TL DR:
$$u_1(x_1) = \cos(2\pi~(\frac{x_1}{L_1}) - \pi) + 1$$
$$u_2(x_2) = \cos(2\pi~(\frac{x_2}{L_2}) - \pi) + 1$$
$$u(x,t) = \exp(-a t) u_1(x_1) u_2(x_1)$$
How to construct it:
Sines and cosines are easily differentiable so they make a good starting point to construct such a solution. We chose a section and offset of the cosine which has a derivative of zero at the domain boundaries (which are 0 and 1 if $L_x=1$):
$$u_1(x_1) = \cos(2\pi~(\frac{x_1}{L_1}) - \pi) + 1$$
(see visualization)
Conveniently the second spatial derivative of $u_1(x_1)$ is:
$$\Delta u_1(x_1) = 4 \pi^2 cos(2 \pi x_1)$$
Now, in higher dimensions, you can construct solutions by multiplying trigonometric functions like this.
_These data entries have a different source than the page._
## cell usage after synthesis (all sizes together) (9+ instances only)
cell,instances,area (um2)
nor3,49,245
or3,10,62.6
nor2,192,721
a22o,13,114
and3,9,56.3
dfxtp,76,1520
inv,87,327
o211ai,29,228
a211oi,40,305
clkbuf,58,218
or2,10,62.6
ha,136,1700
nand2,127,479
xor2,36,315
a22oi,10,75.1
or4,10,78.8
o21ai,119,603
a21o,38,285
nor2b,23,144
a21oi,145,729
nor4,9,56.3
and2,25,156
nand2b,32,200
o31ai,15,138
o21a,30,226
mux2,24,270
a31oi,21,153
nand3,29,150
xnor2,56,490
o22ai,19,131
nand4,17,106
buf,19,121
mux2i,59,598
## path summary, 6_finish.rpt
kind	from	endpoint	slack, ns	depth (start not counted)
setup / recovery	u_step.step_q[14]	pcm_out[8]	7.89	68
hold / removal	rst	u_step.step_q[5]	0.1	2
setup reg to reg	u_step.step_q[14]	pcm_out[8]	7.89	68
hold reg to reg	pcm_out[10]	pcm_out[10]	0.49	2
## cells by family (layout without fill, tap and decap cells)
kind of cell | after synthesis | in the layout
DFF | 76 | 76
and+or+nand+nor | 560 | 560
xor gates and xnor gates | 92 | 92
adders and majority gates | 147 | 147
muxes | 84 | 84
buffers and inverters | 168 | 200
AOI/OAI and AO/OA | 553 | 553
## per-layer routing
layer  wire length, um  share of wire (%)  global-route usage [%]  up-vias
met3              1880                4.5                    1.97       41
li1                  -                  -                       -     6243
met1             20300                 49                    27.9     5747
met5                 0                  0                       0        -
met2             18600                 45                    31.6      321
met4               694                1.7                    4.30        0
[config.mk]
export PLATFORM = sky130hd
export DESIGN_NAME = aud_slave_tx
export DESIGN_NICKNAME = d
export VERILOG_FILES = /design/src/rtl/aud_tx_pkg.sv /design/src/rtl/aud_tx_lr_track.sv /design/src/rtl/aud_tx_mute_seq.sv /design/src/rtl/aud_tx_shifter.sv /design/src/rtl/aud_slave_tx.sv
export SDC_FILE = /design/constraint.sdc
export NUM_CORES = 1
export LEC_CHECK = 0
export BUFFER_PORTS_ARGS = -buffer_cell sky130_fd_sc_hd__clkbuf_2
export CAP_MARGIN = 5
export CORE_AREA = 2 2 84 86
export DETAILED_ROUTE_END_ITERATION = 10
export DIE_AREA = 0 0 86 88
export PLACE_DENSITY = 0.65
export SLEW_MARGIN = 0
export SYNTH_ARGS = -nofsm -noshare
export SYNTH_HDL_FRONTEND = slang
export SYNTH_SLANG_ARGS = --single-unit
[constraint.sdc]
create_clock -name bclk -period 3.15 [get_ports bclk]
set_clock_uncertainty 0.15 [all_clocks]
set_input_delay 0.63 -clock bclk [delete_from_list [all_inputs] [get_ports bclk]]
set_output_delay 0.63 -clock bclk [all_outputs]
set_load 0.02 [all_outputs]
[src/rtl/aud_tx_pkg.sv]
package aud_tx_pkg;

    typedef enum logic {
        ST_MUTE = 1'b0,
        ST_LIVE = 1'b1
    } mute_state_e;

    localparam int DEF_WORD_W      = 16;
    localparam int DEF_MUTE_FRAMES = 4128;

endpackage

[src/rtl/aud_tx_lr_track.sv]
module aud_tx_lr_track (
    input  logic bclk,
    input  logic rst_n,
    input  logic lrck,
    output logic lr_smp,
    output logic lr_prev,
    output logic primed,
    output logic slot_start,
    output logic rise
);

    logic smp_ok;

    // frame clock captured where it is stable: bit-clock rising edge
    always_ff @(posedge bclk or negedge rst_n) begin
        if (!rst_n) begin
            lr_smp <= 1'b0;
            smp_ok <= 1'b0;
        end else begin
            lr_smp <= lrck;
            smp_ok <= 1'b1;
        end
    end

    // previous level held on the falling edge, where words are loaded
    always_ff @(negedge bclk or negedge rst_n) begin
        if (!rst_n) begin
            lr_prev <= 1'b0;
            primed  <= 1'b0;
        end else begin
            lr_prev <= lr_smp;
            primed  <= smp_ok;
        end
    end

    assign slot_start = primed & (lr_smp ^ lr_prev);
    assign rise       = slot_start & lr_smp;

endmodule

[src/rtl/aud_tx_mute_seq.sv]
module aud_tx_mute_seq
    import aud_tx_pkg::*;
#(
    parameter int MUTE_FRAMES = DEF_MUTE_FRAMES,
    parameter int CNT_W       = $clog2(MUTE_FRAMES + 1)
) (
    input  logic             bclk,
    input  logic             rst_n,
    input  logic             rise,
    output logic             live,
    output logic [CNT_W-1:0] cnt
);

    localparam logic [CNT_W-1:0] LAST = CNT_W'(MUTE_FRAMES - 1);

    mute_state_e state_q, state_d;

    // state register
    always_ff @(negedge bclk or negedge rst_n) begin
        if (!rst_n) begin
            state_q <= ST_MUTE;
        end else begin
            state_q <= state_d;
        end
    end

    // rising-edge count, frozen once data flows
    always_ff @(negedge bclk or negedge rst_n) begin
        if (!rst_n) begin
            cnt <= '0;
        end else if (state_q == ST_MUTE && rise) begin
            cnt <= cnt + 1'b1;
        end
    end

    // next state
    always_comb begin
        state_d = state_q;
        unique case (state_q)
            ST_MUTE: if (rise && cnt == LAST) state_d = ST_LIVE;
            ST_LIVE: state_d = ST_LIVE;
            default: state_d = ST_MUTE;
        endcase
    end

    // outputs
    always_comb begin
        live = (state_q == ST_LIVE);
    end

endmodule
<file path="config.mk">
export PLATFORM = sky130hd
export DESIGN_NAME = baud_frac_gen
export DESIGN_NICKNAME = d
export VERILOG_FILES = /design/src/rtl/baudgen_pkg.sv /design/src/rtl/baud_cfg_sel.sv /design/src/rtl/baud_frac_acc.sv /design/src/rtl/baud_period_cnt.sv /design/src/rtl/baud_frac_gen.sv
export SDC_FILE = /design/constraint.sdc
export NUM_CORES = 1
export LEC_CHECK = 0
export ABC_AREA = 1
export CAP_MARGIN = 20
export CORE_MARGIN = 2
export CORE_UTILIZATION = 30
export DETAILED_ROUTE_END_ITERATION = 10
export PLACE_DENSITY_LB_ADDON = 0.3
export SYNTH_ARGS = -nofsm -noshare
export SYNTH_HDL_FRONTEND = slang
export SYNTH_SLANG_ARGS = --single-unit
</file>
<file path="constraint.sdc">
create_clock -name clk -period 4.25 [get_ports clk]
set_clock_uncertainty 0.2 [all_clocks]
set_input_delay 0.85 -clock clk [delete_from_list [all_inputs] [get_ports clk]]
set_output_delay 0.85 -clock clk [all_outputs]
set_load 0.01 [all_outputs]
</file>
<file path="src/rtl/baudgen_pkg.sv">
package baudgen_pkg;

  // Rate class of the applied setting
  typedef enum logic [1:0] {
    RATE_FULL   = 2'd0,  // tick every reference cycle
    RATE_THREE2 = 2'd1,  // alternate 1 and 2 cycle periods
    RATE_DIV    = 2'd2   // ordinary whole-plus-eighths divisor
  } rate_kind_e;

endpackage

</file>
<file path="src/rtl/baud_cfg_sel.sv">
module baud_cfg_sel #(
  parameter int INT_W  = 14,
  parameter int FRAC_W = 3
) (
  input  logic [INT_W-1:0]        div_int,
  input  logic [FRAC_W-1:0]       div_frac,
  output logic [INT_W-1:0]        eff_int,
  output logic [FRAC_W-1:0]       eff_frac,
  output baudgen_pkg::rate_kind_e kind
);
  import baudgen_pkg::*;

  localparam logic [FRAC_W-1:0] HALF_STEP = FRAC_W'(1) << (FRAC_W - 1);
  localparam logic [INT_W-1:0]  ONE_INT   = INT_W'(1);

  function automatic rate_kind_e classify(input logic [INT_W-1:0] d);
    if (d == '0)          return RATE_FULL;
    else if (d == ONE_INT) return RATE_THREE2;
    else                  return RATE_DIV;
  endfunction

  always_comb begin
    kind = classify(div_int);
    unique case (kind)
      RATE_FULL: begin
        eff_int  = ONE_INT;
        eff_frac = '0;
      end
      RATE_THREE2: begin
        eff_int  = ONE_INT;
        eff_frac = HALF_STEP;
      end
      default: begin
        eff_int  = div_int;
        eff_frac = div_frac;
      end
    endcase
  end
endmodule

</file>
<file path="src/rtl/baud_frac_acc.sv">
module baud_frac_acc #(
  parameter int FRAC_W = 3
) (
  input  logic              clk,
  input  logic              rst_n,
  input  logic              step,
  input  logic              restart,
  input  logic [FRAC_W-1:0] frac,
  output logic              carry
);
  logic [FRAC_W-1:0] phase_q;
  logic [FRAC_W:0]   phase_sum;

  function automatic logic [FRAC_W:0] phase_add(input logic [FRAC_W-1:0] base,
                                                input logic [FRAC_W-1:0] inc);
    return {1'b0, base} + {1'b0, inc};
  endfunction

  assign phase_sum = phase_add(restart ? '0 : phase_q, frac);
  assign carry     = phase_sum[FRAC_W];

  always_ff @(posedge clk) begin
    if (!rst_n)    phase_q <= '0;
    else if (step) phase_q <= phase_sum[FRAC_W-1:0];
  end
endmodule

</file>
<file path="src/rtl/baud_period_cnt.sv">
module baud_period_cnt #(
  parameter int INT_W = 14
) (
  input  logic           clk,
  input  logic           rst_n,
  input  logic           load,
  input  logic [INT_W:0] len,
  output logic           at_zero
);
  logic [INT_W-1:0] remain_q;

  function automatic logic [INT_W-1:0] first_count(input logic [INT_W:0] l);
    return INT_W'(l - 1'b1);
  endfunction

  always_ff @(posedge clk) begin
    if (!rst_n)                remain_q <= '0;
    else if (load)             remain_q <= first_count(len);
    else if (remain_q != '0)   remain_q <= remain_q - 1'b1;
  end

  assign at_zero = (remain_q == '0);
endmodule

</file>
<file path="src/rtl/baud_frac_gen.sv">
module baud_frac_gen #(
  parameter int INT_W  = 14,
  parameter int FRAC_W = 3
) (
  input  logic              clk,
  input  logic              rst_n,
  input  logic [INT_W-1:0]  div_int,
  input  logic [FRAC_W-1:0] div_frac,
  output logic              tick16
);
  import baudgen_pkg::*;

  localparam int LEN_W = INT_W + 1;

  logic              running_q;
  logic [INT_W-1:0]  act_int_q;
  logic [FRAC_W-1:0] act_frac_q;

  logic [INT_W-1:0]  eff_int;
  logic [FRAC_W-1:0] eff_frac;
  rate_kind_e        kind;

  // Named internal events for the checker
  logic              cnt_zero;
  logic              boundary;
  logic              cfg_change;
  logic              stretch;
  logic [LEN_W-1:0]  period_len;

  baud_cfg_sel #(.INT_W(INT_W), .FRAC_W(FRAC_W)) u_sel (
    .div_int  (div_int),
    .div_frac (div_frac),
    .eff_int  (eff_int),
    .eff_frac (eff_frac),
    .kind     (kind)
  );

  assign boundary   = !running_q || cnt_zero;
  assign cfg_change = !running_q || (eff_int != act_int_q) || (eff_frac != act_frac_q);

  baud_frac_acc #(.FRAC_W(FRAC_W)) u_acc (
    .clk     (clk),
    .rst_n   (rst_n),
    .step    (boundary),
    .restart (cfg_change),
    .frac    (eff_frac),
    .carry   (stretch)
  );

  assign period_len = {1'b0, eff_int} + LEN_W'(stretch);

  baud_period_cnt #(.INT_W(INT_W)) u_cnt (
    .clk     (clk),
    .rst_n   (rst_n),
    .load    (boundary),
    .len     (period_len),
    .at_zero (cnt_zero)
  );

  always_ff @(posedge clk) begin
    if (!rst_n) begin
      running_q  <= 1'b0;
      act_int_q  <= '0;
      act_frac_q <= '0;
    end else begin
      running_q <= 1'b1;
      if (boundary) begin
        act_int_q  <= eff_int;
        act_frac_q <= eff_frac;
      end
    end
  end

  assign tick16 = running_q && cnt_zero;
endmodule

</file>
**After elaboration in Yosys (flattened, before gate mapping)**

Cells that the tools add are included.

- Reduce and logical (&&, ||, !) cells: 11
- Add/sub/neg operators: 4
- Mux-type cells: 8
- Eq/ne operators: 4

Operators by type and width:

| kind | count |
|---|---|
| 14-bit 2-to-1 mux | 3 |
| 14-bit logical NOT | 2 |
| 14-bit by 1-bit subtractor with 14-bit output (second input constant) | 2 |
| 14-bit by 1-bit adder with 14-bit output | 1 |
| 14-bit by 1-bit == test with 1-bit output (second input constant) | 1 |
| 14-bit inequality test | 1 |
| 14-bit nonzero test | 1 |
| 3-bit one-hot mux with 2 select lines | 1 |
| 3-bit by 3-bit adder with 4-bit output | 1 |
| 2-bit 2-to-1 mux | 2 |
| 1-bit logical OR | 3 |
| 3-bit 2-to-1 mux | 1 |
| 3-bit inequality test | 1 |
| 2-bit by 1-bit == test with 1-bit output (second input constant) | 1 |
| 2-bit logical NOT | 1 |
| 2-bit nonzero test | 1 |
| 2-bit OR reduction | 1 |
| 1-bit logical AND | 1 |
| 1-bit logical NOT | 1 |
| 1-bit 2-to-1 mux | 1 |

- Output and inout port bits: 1
- Register bits: 35
- Word-level logic and storage cells: 32

**Depth between registers and ports, before layout**

Gate-level depths: netlist (run 1).

- Word-level depth: 14
- Mapped depth: 22
- Mapped depth without buffers: 21

**Hierarchy**

Synthesis (run 1) repeated with hierarchy kept, for this count alone.

- Cell total of the unflattened synthesis: 462
- Area, all modules: 2741.4 µm²

Modules (own cells, without submodules):

| module | times used | area each (µm²) | cells an instance |
|---|---|---|---|
| baud_frac_gen | 1 | 1212.4 | 192 |
| baud_period_cnt | 1 | 1123.6 | 197 |
| baud_frac_acc | 1 | 224.0 | 32 |
| baud_cfg_sel | 1 | 181.4 | 41 |

**Worst setup path before layout (run 1)**

No wires, ideal clock.

- Path type: input to register
- Start: in div_int[5]
- End: reg u_cnt.remain_q[12]
- Path buffers: 1
- Stages: 20
- Library setup time: 0.116 ns
- Setup slack: 0.512 ns
- Data arrival time: 3.422 ns
- Cell sequence: clkbuf_2 -> nor2_1 -> nand2_1 -> nor2_1 -> nand2_2 -> nand2_1 -> nand3b_1 -> nand2_1 -> nand3_2 -> nor3_1 -> ha_1 -> nand2_1 -> nor2_1 -> a211oi_1 -> ha_1 -> ha_1 -> nand2_1 -> nor3_1 -> xor2_1 -> o211a_1

- Word-level cells in the longest chain between the ends: 14

Ends and longest elaborated chain:

| element | RTL line | source |
|---|---|---|
| start: declaration | baud_frac_gen.sv:7 | `input logic [INT_W-1:0] div_int,` |
| 14-bit by 1-bit == test with 1-bit output | baud_cfg_sel.sv:18 | `else if (d == ONE_INT) return RATE_THREE2;` |
| 2-bit 2-to-1 mux | baud_cfg_sel.sv:18 |  |
| 2-bit 2-to-1 mux | baud_cfg_sel.sv:17 | `if (d == '0) return RATE_FULL;` |
| 2-bit by 1-bit == test with 1-bit output or 2-bit logical NOT (tied branches) | baud_cfg_sel.sv:24 | `unique case (kind)` |
| 2-bit OR reduction (no line) | -- |  |
| 14-bit 2-to-1 mux | baud_cfg_sel.sv:24 |  |
| 14-bit inequality test | baud_frac_gen.sv:39 | `assign cfg_change = !running_q \|\| (eff_int != act_int_q) \|\| (eff_frac != act_frac_q);` |
| 1-bit logical OR (2 in a row) | baud_frac_gen.sv:39 |  |
| 3-bit 2-to-1 mux | baud_frac_acc.sv:19 | `assign phase_sum = phase_add(restart ? '0 : phase_q, frac);` |
| 3-bit by 3-bit adder with 4-bit output | baud_frac_acc.sv:16 | `return {1'b0, base} + {1'b0, inc};` |
| 14-bit by 1-bit adder with 14-bit output (*) | baud_frac_gen.sv:50 | `assign period_len = {1'b0, eff_int} + LEN_W'(stretch);` |
| 14-bit by 1-bit subtractor with 14-bit output (*) | baud_period_cnt.sv:13 | `return INT_W'(l - 1'b1);` |
| 14-bit 2-to-1 mux (*) | baud_period_cnt.sv:18 | `else if (load) remain_q <= first_count(len);` |
| end signal: assignment | baud_period_cnt.sv:18 |  |
| end signal: assignment | baud_period_cnt.sv:19 | `else if (remain_q != '0) remain_q <= remain_q - 1'b1;` |
| end: declaration | baud_period_cnt.sv:10 | `logic [INT_W-1:0] remain_q;` |

Mark *: on every way between the ends. The rest lies on a longest branch, timed or not.
A chain may end at the register's enable or synchronous reset.

**Worst setup path in the final report (run 1)**

- Start: in div_int[5]
- End: reg u_cnt.remain_q[5]

The elaborated chain is that of the path after synthesis.

==> results.md, run 1 <==
- Synthesized area: 0.002230 mm^2
- Worst hold path type: reg2reg
- FF-to-FF End: u_cnt.remain_q[5]
- Syn Area/Cell: just under 7 um^2
- Crit Path Category: in2reg
- Routed vias/inst: between 4 and 5
- Final wirelength: between 5000 and 6000 um
- Initial drt markers: 90
- FILL cells: approximately 790
- Cells after Synth: 323
- Hold Path End: u_acc.phase_q[2]
- CTS tree: built
- Tmin final: 3.985 ns
- F_max: approximately 0.25 GHz
- WL/cell: 12.26 um
- Total clock sinks: 35
- Crit path arrival time: 4.02 ns
- All-Layer GR Usage: 14.87%
- Largest net degree at the start of global routing: 34
- Setup violators final: 0
- Routability cong.: between 0.7 and 0.8
- Initial Util: 30.91%
- Yosys reg bits: 35
- Share of cells above drive strength 1: around 16%
- CTS H-tree depth: 2
- Commonest non-fill, non-tap cell in the layout: nand2_1
- Slew HR: 47.08%
- Hold_sp: u_acc.phase_q[2]
- RSZ-0062 raised after global routing: false
- RR Startpoint: act_int_q[6]
- Row cnt: 31
- Synth Net Count: 349
- Most frequent CP cell: nand2_1
- Crit-path max cell delay: 0.51 ns
- Final Core Density: approximately two fifths
- Worst Hold Path Cells: 2
- DRC: 0
- Crit Path Max Fanout: 7
- Die extent in y: 90.21 um
- Static Leakage: roughly 0.0012 uW
- DR pass1 iterations: 4
- Post-CTS Hold Fix Bufs: 0
- Setup WS post-layout: 0.2651 ns
- Peak supply drop: 0.0001117 V
- Die area: 0.008138 mm^2
- Setup TNS Final: 0 ns
- Outcome: completed
- Vias in the first global route: 2149
- Startpoint types: input port
- Total global routing overflow: 0
- Least-Margin Pin Slew: 0.7908 ns
- Placed Cells incl. Taps: 461
- Post-synthesis sequential area ratio: 31.43%
- Distinct cell type count after synthesis: 31
- Final worst path period share: 93.76%
- Setup slack after placement: -0.1889 ns
- # diodes: 0
- R2r setup slk: approximately 1 ns
- Top-level I/O count: 20
- Crit-path cells: clkdlybuf4s50_1 > nor2_1 > nand2_1 > nor2_2 > nand2_2 > nand2_1 > nand3b_1 > nand2_1 > nand3_2 > nor3_1 > ha_1 > nand2_1 > nor2_1 > a211oi_2 > ha_2 > nand2_1 > nor3_1 > buf_4 > xor2_1 > o211a_1
- PortBufs: 19
- Final Max Tran Viols: 0
- Core footprint: approximately 0.0072 mm^2
- Area grow syn2layout: 27.78%
- Fin nets: 395
- Commonest non-fill, non-tap cells in the layout: 57 x nand2_1, 46 x nor2_1, 35 x inv_1, 35 x dfxtp_1, 33 x buf_4
- Die Width: ~90 um
- CTS max path bufs: 2
- PwrDens: 316.4 mW/mm^2
- DPL Wire Length: 4381 um
- Worst Setup End Kind: flip-flop
- Worst path slowest cell: clkdlybuf4s50_1
- Final Hold Vio Count: 0
- Antenna violations before repair: 0
- Setup Fix Bufs, Post-CTS: 0
- Max Cap Viol: 0
- Final cell count without fillers: 469
- Num CTS Buffers: 5
- Clock transition at path regs: approximately 0.080 ns
- First-pass GRT wire length: 9880 um
- Root buffer cell: clkbuf_8
- Yosys warns: 0
- Worst r2r path cells: 17
- Number of antenna-violating nets in the routed design: 0
- Worst endpoint required time: 4.29 ns
- Worst-Skew Late Latency: around 0.29 ns
- DR vias: between 2000 and 2500
==> config.mk <==
export PLATFORM = sky130hd
export DESIGN_NAME = mcap_buffer
export DESIGN_NICKNAME = d
export VERILOG_FILES = /design/src/rtl/mcap_pkg.sv /design/src/rtl/mcap_chan_fifo.sv /design/src/rtl/mcap_flags.sv /design/src/rtl/mcap_router.sv /design/src/rtl/mcap_buffer.sv
export SDC_FILE = /design/constraint.sdc
export NUM_CORES = 1
export LEC_CHECK = 0
export CORE_ASPECT_RATIO = 0.6
export CORE_MARGIN = 3
export CORE_UTILIZATION = 40
export CTS_BUF_LIST = sky130_fd_sc_hd__clkbuf_4 sky130_fd_sc_hd__clkbuf_8 sky130_fd_sc_hd__clkbuf_16
export DETAILED_ROUTE_END_ITERATION = 10
export SETUP_SLACK_MARGIN = 0.3
export SLEW_MARGIN = 40
export SYNTH_ARGS = -nofsm -noshare
export SYNTH_HDL_FRONTEND = slang
export SYNTH_SLANG_ARGS = --single-unit
export TNS_END_PERCENT = 100
==> constraint.sdc <==
create_clock -name clk -period 4.5 [get_ports clk]
set_input_delay 0.45 -clock clk [delete_from_list [all_inputs] [get_ports clk]]
set_output_delay 0.45 -clock clk [all_outputs]
set_load 0.05 [all_outputs]
==> src/rtl/mcap_pkg.sv <==
package mcap_pkg;
  typedef enum logic [1:0] {
    SEL_OFF  = 2'b00,
    SEL_DMA  = 2'b01,
    SEL_IRQ  = 2'b10,
    SEL_RSVD = 2'b11
  } req_sel_e;
endpackage

==> src/rtl/mcap_chan_fifo.sv <==
module mcap_chan_fifo #(
  parameter int DW    = 16,
  parameter int DEPTH = 8,
  localparam int PW   = $clog2(DEPTH),
  localparam int LW   = $clog2(DEPTH + 1)
) (
  input  logic          clk,
  input  logic          rst_n,
  input  logic          push,
  input  logic [DW-1:0] push_data,
  input  logic          pop,
  output logic [DW-1:0] head,
  output logic [LW-1:0] level,
  output logic          ovf_evt,
  output logic          unf_evt
);
  logic [DW-1:0] mem [DEPTH];
  logic [PW-1:0] wr_ptr, rd_ptr;
  logic [LW-1:0] level_q;
  logic          push_ok, pop_ok;

  function automatic logic [PW-1:0] bump(input logic [PW-1:0] p);
    return (p == PW'(DEPTH - 1)) ? '0 : p + PW'(1);
  endfunction

  assign pop_ok  = pop && (level_q != '0);
  assign push_ok = push && ((level_q != LW'(DEPTH)) || pop_ok);
  assign ovf_evt = push && !push_ok;
  assign unf_evt = pop && !pop_ok;
  assign head    = (level_q != '0) ? mem[rd_ptr] : '0;
  assign level   = level_q;

  always_ff @(posedge clk) begin
    if (push_ok) mem[wr_ptr] <= push_data;
  end

  always_ff @(posedge clk or negedge rst_n) begin
    if (!rst_n) begin
      wr_ptr  <= '0;
      rd_ptr  <= '0;
      level_q <= '0;
    end else begin
      if (push_ok) wr_ptr <= bump(wr_ptr);
      if (pop_ok)  rd_ptr <= bump(rd_ptr);
      case ({push_ok, pop_ok})
        2'b10:   level_q <= level_q + LW'(1);
        2'b01:   level_q <= level_q - LW'(1);
        default: level_q <= level_q;
      endcase
    end
  end

  AST_LEVEL_BOUND: assert property (@(posedge clk) disable iff (!rst_n)
    level_q <= LW'(DEPTH));
  AST_FULL_HOLDS: assert property (@(posedge clk) disable iff (!rst_n)
    (level_q == LW'(DEPTH) && push && !pop) |=> (level_q == LW'(DEPTH)));
  AST_EMPTY_STAYS: assert property (@(posedge clk) disable iff (!rst_n)
    (level_q == '0 && pop && !push) |=> (level_q == '0));
endmodule

==> src/rtl/mcap_flags.sv <==
module mcap_flags
  import mcap_pkg::*;
#(
  parameter int NCH = 8,
  parameter int LW  = 4,
  parameter int WW  = 3
) (
  input  logic            clk,
  input  logic            rst_n,
  input  logic [NCH*LW-1:0] levels,
  input  logic [WW-1:0]   wm,
  input  logic [NCH-1:0]  ch_en,
  input  logic [1:0]      req_sel,
  input  logic [NCH-1:0]  ovf_evt,
  input  logic [NCH-1:0]  unf_evt,
  input  logic [NCH-1:0]  avail_clr,
  input  logic [NCH-1:0]  ovf_clr,
  input  logic [NCH-1:0]  unf_clr,
  output logic [NCH-1:0]  chan_req,
  output logic [NCH-1:0]  data_avail,
  output logic [NCH-1:0]  ovf_flag,
  output logic [NCH-1:0]  unf_flag
);
  logic dma_mode;
  assign dma_mode = (req_sel == SEL_DMA);

  for (genvar c = 0; c < NCH; c++) begin : g_ch
    logic [LW-1:0] lvl;
    logic          over;
    assign lvl         = levels[c*LW +: LW];
    assign over        = lvl > LW'(wm);
    assign chan_req[c] = ch_en[c] && over;

    always_ff @(posedge clk or negedge rst_n) begin
      if (!rst_n) begin
        data_avail[c] <= 1'b0;
        ovf_flag[c]   <= 1'b0;
        unf_flag[c]   <= 1'b0;
      end else begin
        if (chan_req[c])                   data_avail[c] <= 1'b1;
        else if (dma_mode && !over)        data_avail[c] <= 1'b0;
        else if (!dma_mode && avail_clr[c]) data_avail[c] <= 1'b0;

        if (ovf_evt[c])      ovf_flag[c] <= 1'b1;
        else if (ovf_clr[c]) ovf_flag[c] <= 1'b0;

        if (unf_evt[c])      unf_flag[c] <= 1'b1;
        else if (unf_clr[c]) unf_flag[c] <= 1'b0;
      end
    end

    AST_AVAIL_FOLLOWS: assert property (@(posedge clk) disable iff (!rst_n)
      chan_req[c] |=> data_avail[c]);
    AST_AVAIL_HOLD: assert property (@(posedge clk) disable iff (!rst_n)
      (data_avail[c] && !dma_mode && !avail_clr[c]) |=> data_avail[c]);
    AST_OVF_STICKY: assert property (@(posedge clk) disable iff (!rst_n)
      (ovf_flag[c] && !ovf_clr[c]) |=> ovf_flag[c]);
    AST_UNF_STICKY: assert property (@(posedge clk) disable iff (!rst_n)
      (unf_flag[c] && !unf_clr[c]) |=> unf_flag[c]);
  end
endmodule

==> src/rtl/mcap_router.sv <==
module mcap_router
  import mcap_pkg::*;
#(
  parameter int NCH = 8
) (
  input  logic           clk,
  input  logic           rst_n,
  input  logic [NCH-1:0] chan_req,
  input  logic [1:0]     req_sel,
  output logic           dma_req,
  output logic           irq_req
);
  logic any_req;
  assign any_req = |chan_req;

  always_comb begin
    dma_req = 1'b0;
    irq_req = 1'b0;
    case (req_sel_e'(req_sel))
      SEL_DMA: dma_req = any_req;
      SEL_IRQ: irq_req = any_req;
      default: ;
    endcase
  end

  AST_ROUTE_EXCL: assert property (@(posedge clk) disable iff (!rst_n)
    !(dma_req && irq_req));
  AST_RSVD_QUIET: assert property (@(posedge clk) disable iff (!rst_n)
    (req_sel == 2'b11 || req_sel == 2'b00) |-> (!dma_req && !irq_req));
  AST_NO_REQ_IDLE: assert property (@(posedge clk) disable iff (!rst_n)
    (chan_req == '0) |-> (!dma_req && !irq_req));
endmodule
So you are be able to construct:
$$u(x) = u_1(x_1) u_2(x_2)$$
where u_2 is chosen also as a cosine.
(see 2D visualization)
Finally, the full solution to the heat equation can be guessed by inserting $u(x)$
into:
$$\frac{\partial u}{\partial t} = \Delta u(x,y)$$
When you calculate the l.h.s, you find that it is almost identical to the r.h.s except for a factor. So you may guess that there is an exponential decay of the amplitude, with the variable $t$ as an argument.